用于液体硝基爆炸物检测的Mg-MIL-53系列微孔材料的设计、合成及性能研究

The design and fabrication of chemical sensors with high sensitivity and selectivity have attracted extensive attention since they play a great role in anti-chemical and biological weapons, non-metallic mine detection, especially in anti–terrorism. Compared to solid explosives, liquid explosives are welcome by terrorist due to simple composition to be manufactured, very strong explosion and easier camouflage to escape the check of the security. The aim of this project is to design and synthesize new Mg-MIL-53 analogue microporous materials with the variable pore size and the aromatic wall through changing the kinds of ligands, which are used as the adsorbent for a reversible selective adsorption and separation of liquid nitro-based explosives including nitrobenzene (NB), nitromethane (NM), nitroethane (NE) and two nitropropane (NP) isomers, and the sensing function is investigated to detect rapidly the nitro-based explosives in the vapor phase based on the principle of fluorescence quenching. Density functional theory (DFT) calculations also explain that the dynamic quenching mechanism for the formation of the emission spectra of the main framework fluorescent Mg-MIL-53 microporous materials influenced by the nitro-based explosives, determination of the HOMO and LUMO energy levels, the selection of a new generation of sensitivity high, the easy detection test of the nitro-based explosives fluorescent chemical sensing devices, in order to be effective to preventing terrorists。

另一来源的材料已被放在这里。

==> config.mk <==
export PLATFORM = sky130hd
export DESIGN_NAME = mgmt_phy_target_frm_monitor
export DESIGN_NICKNAME = d
export VERILOG_FILES = /design/src/rtl/ltpi_pkg.sv /design/src/rtl/mgmt_phy_frm_lock_cnt.sv /design/src/rtl/mgmt_phy_target_frm_monitor.sv
export SDC_FILE = /design/constraint.sdc
export NUM_CORES = 1
export LEC_CHECK = 0
export CORE_MARGIN = 8
export CORE_UTILIZATION = 45
export DETAILED_ROUTE_END_ITERATION = 16
export SYNTH_ARGS = -nofsm -noshare
export SYNTH_HDL_FRONTEND = slang
export SYNTH_HIERARCHICAL = 1
export SYNTH_SLANG_ARGS = --single-unit
==> constraint.sdc <==
create_clock -name clk -period 7 [get_ports clk]
set_input_delay 1.4 -clock clk [delete_from_list [all_inputs] [get_ports clk]]
set_output_delay 1.4 -clock clk [all_outputs]
set_load 0.05 [all_outputs]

随着反恐、反化学生物武器、非金属地雷探测等需求增加，世界各国对各类高性能传感器研究愈来愈重视。相对于固体炸弹, 液体炸弹成分简单更容易制造,爆炸威力极强，更易于伪装逃脱安全部门的检查。本项目拟通过改变配体的种类、设计和合成孔道尺寸和孔道壁芳香性可调的Mg-MIL-53系列新型MOFs微孔材料，将其作为吸附剂在液相中对硝基类爆炸物(如：硝基苯 NB,硝基甲烷 NM，硝基乙烷 NE和同分异构体的硝基丙烷NP)进行选择性可逆的吸附-解吸附，有效的分离，并深入探讨基于荧光淬灭原理的检测痕量气相中硝基类爆炸物感应性能。DFT理论计算揭示硝基爆炸物对Mg-MIL-53微孔材料的主体框架荧光发射光谱的动态淬灭的形成机制，确定其HOMO和LUMO能级，遴选出新一代灵敏度高、测试方法简便的检测硝基爆炸物的荧光化学感应器件。

在本项目的研究中，通过调控试验条件，我们成功利用长度和构象相互匹配的有机配体(带有两个μ2-O基团的电中性吡啶氮氧BPNO和二元有机羧酸BDC)作为基本构筑单元合成出新型的Mg-MIL-53的系列MOFs微孔材料，借助氢键和π-π作用的强弱的差异可以实现对硝基爆炸物NB, NM，NE和同分异构体的NP的有效分离。项目实施过程中，共在学术期刊上发表学术论文10篇标注本项目基金资助的SCI论文，培养1名博士和3名硕士研究生，基本完成了本项目的预期目标，为研发出新一代便携式的检测液体硝基爆炸物的探测仪提供技术储备。需要指出的是我们的研究工作与预期目标之间也有一定的差距，主要体现在：（1）带有两个μ2-O基团的配体，尤其是适用于制备系列化合物的配体方面开展了大量的研究工作，总体进展情况不太满意，未能找到比中性吡啶氮氧BPNO配体更适合合成Mg-MIL－53材料的配体；（2）检测液体硝基爆炸物过程中，未能检测大分子硝基化合物。我们目前正在开展的研究工作表明，这些存在的问题有可能通过后续的研究工作得到解决。